What to do with the ashes in your fireplace, wood stove or fire pit
Hot Ash Safety Fact Sheet
Improper ash disposal has become a common cause of many forest fires. Wood ashes retain enough heat to ignite other combustible materials for several days. Forestry officials caution homeowners about this serious threat to the safety of their families and homes. Improper ash disposals have already destroyed homes, outbuildings and valuable resources this fall. Please be careful!!!
What can you do to prevent forest and field fires from igniting from hot wood ash?
- Dispose of wood ashes in a metal container that can be tightly closed, douse with water, place the closed container outside your home away from combustible materials and leave in the container for several days before disposing of them. (Did you know that many people dispose of their wood stove ashes in garbage containers that are often plastic or even paper bags? It doesn’t take much heat for these types of containers to burst into flames.)

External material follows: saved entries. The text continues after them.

### src/rtl/addsub_pkg.sv
// Shared types and helpers for the sequential add/subtract unit.
// Holds the control states, opcode encodings and the chunk-index width.
package addsub_pkg;

    typedef enum logic [1:0] {
        IDLE,
        RUN,
        DONE
    } state_t;

    localparam logic OP_ADD = 1'b0;
    localparam logic OP_SUB = 1'b1;

    function automatic int idx_width(input int n);
        return (n > 1) ? $clog2(n) : 1;
    endfunction

endpackage

### src/rtl/addsub_seq_addc_chunk.sv
// Combinational CHUNK-bit adder slice with carry in and carry out.
// Shared by every slice of the multi-cycle add/subtract.
module addc_chunk #(
    parameter int CHUNK = 4
) (
    input  logic [CHUNK-1:0] i_a,
    input  logic [CHUNK-1:0] i_b,
    input  logic             i_cin,
    output logic [CHUNK-1:0] o_s,
    output logic             o_cout
);

    assign {o_cout, o_s} = {1'b0, i_a} + {1'b0, i_b}
                         + {{CHUNK{1'b0}}, i_cin};

endmodule

### src/rtl/addsub_seq.sv
// Multi-cycle add/subtract, one CHUNK-bit slice per clock.
// Valid/ready on both sides; reports carry-out and signed overflow.
import addsub_pkg::*;

module addsub_seq #(
    parameter int WIDTH = 16,
    parameter int CHUNK = 4
) (
    input  logic             CLK,
    input  logic             RESETN,
    input  logic             IN_VALID,
    output logic             IN_READY,
    input  logic             OP,
    input  logic             CIN,
    input  logic [WIDTH-1:0] I0,
    input  logic [WIDTH-1:0] I1,
    output logic             OUT_VALID,
    input  logic             OUT_READY,
    output logic [WIDTH-1:0] O,
    output logic             COUT,
    output logic             OVF
);

    localparam int NCHUNK = WIDTH / CHUNK;
    localparam int IW     = idx_width(NCHUNK);

    state_t           r_state;
    state_t           w_state_nxt;
    logic [WIDTH-1:0] r_a;
    logic [WIDTH-1:0] r_b;
    logic [WIDTH-1:0] r_acc;
    logic [WIDTH-1:0] r_o;
    logic             r_carry;
    logic             r_cout;
    logic             r_ovf;
    logic [IW-1:0]    r_idx;

    logic             w_accept;
    logic             w_last;
    logic [31:0]      w_lsb;
    logic [CHUNK-1:0] w_sa;
    logic [CHUNK-1:0] w_sb;
    logic [CHUNK-1:0] w_s;
    logic             w_c;
    logic [WIDTH-1:0] w_acc_nxt;

    assign w_lsb  = 32'(r_idx) * CHUNK;
    assign w_sa   = r_a[w_lsb +: CHUNK];
    assign w_sb   = r_b[w_lsb +: CHUNK];
    assign w_last = (r_idx == IW'(NCHUNK - 1));

    addc_chunk #(
        .CHUNK (CHUNK)
    ) u_chunk (
        .i_a    (w_sa),
        .i_b    (w_sb),
        .i_cin  (r_carry),
        .o_s    (w_s),
        .o_cout (w_c)
    );

    always_comb begin
        w_acc_nxt = r_acc;
        w_acc_nxt[w_lsb +: CHUNK] = w_s;
    end

    always_comb begin
        w_state_nxt = r_state;
        IN_READY    = 1'b0;
        OUT_VALID   = 1'b0;
        unique case (r_state)
            IDLE: begin
                IN_READY = 1'b1;
                if (IN_VALID) w_state_nxt = RUN;
            end
            RUN: begin
                if (w_last) w_state_nxt = DONE;
            end
            DONE: begin
                OUT_VALID = 1'b1;
                IN_READY  = OUT_READY;
                if (OUT_READY)
                    w_state_nxt = IN_VALID ? RUN : IDLE;
            end
            default: w_state_nxt = IDLE;
        endcase
    end

    assign w_accept = IN_VALID && IN_READY;

    always_ff @(posedge CLK) begin
        if (!RESETN) r_state <= IDLE;
        else         r_state <= w_state_nxt;
    end

    // Result registers only update on the final slice, so O never shows
    // a partially computed value.
    always_ff @(posedge CLK) begin
        if (!RESETN) begin
            r_a     <= '0;
            r_b     <= '0;
            r_acc   <= '0;
            r_carry <= 1'b0;
            r_idx   <= '0;
            r_o     <= '0;
            r_cout  <= 1'b0;
            r_ovf   <= 1'b0;
        end else if (w_accept) begin
            r_a     <= I0;
            r_b     <= (OP == OP_SUB) ? ~I1 : I1;
            r_carry <= (OP == OP_SUB) ? ~CIN : CIN;
            r_idx   <= '0;
        end else if (r_state == RUN) begin
            r_acc   <= w_acc_nxt;
            r_carry <= w_c;
            r_idx   <= r_idx + IW'(1);
            if (w_last) begin
                r_o    <= w_acc_nxt;
                r_cout <= w_c;
                r_ovf  <= (r_a[WIDTH-1] == r_b[WIDTH-1])
                       && (w_acc_nxt[WIDTH-1] != r_a[WIDTH-1]);
            end
        end
    end

    assign O    = r_o;
    assign COUT = r_cout;
    assign OVF  = r_ovf;

endmodule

- Teach other family members about the dangers associated with hot ash disposal
- Be careful with ashes around areas you might not consider as combustible during wetter times such as mulched flowerbeds and lawns that are drought stricken.
- Do Not place hot ashes in a dumpster where there are certainly other combustible materials
- Do Not dispose of ashes in a paper, plastic or cardboard containers
- Do Not assume the ashes are cold and pour them onto the ground (even into a hole) where leaves can blow onto them or the wind can stir up sparks.
A cord of wood produces about 50 pounds of ashes, which can be used for many other purposes. Once you are POSITIVE your container of ashes is “Cold”, place in a pile and prepare your container for the next load. Lets all enjoy the winter season and our beautiful community safely and responsibly. Thank you.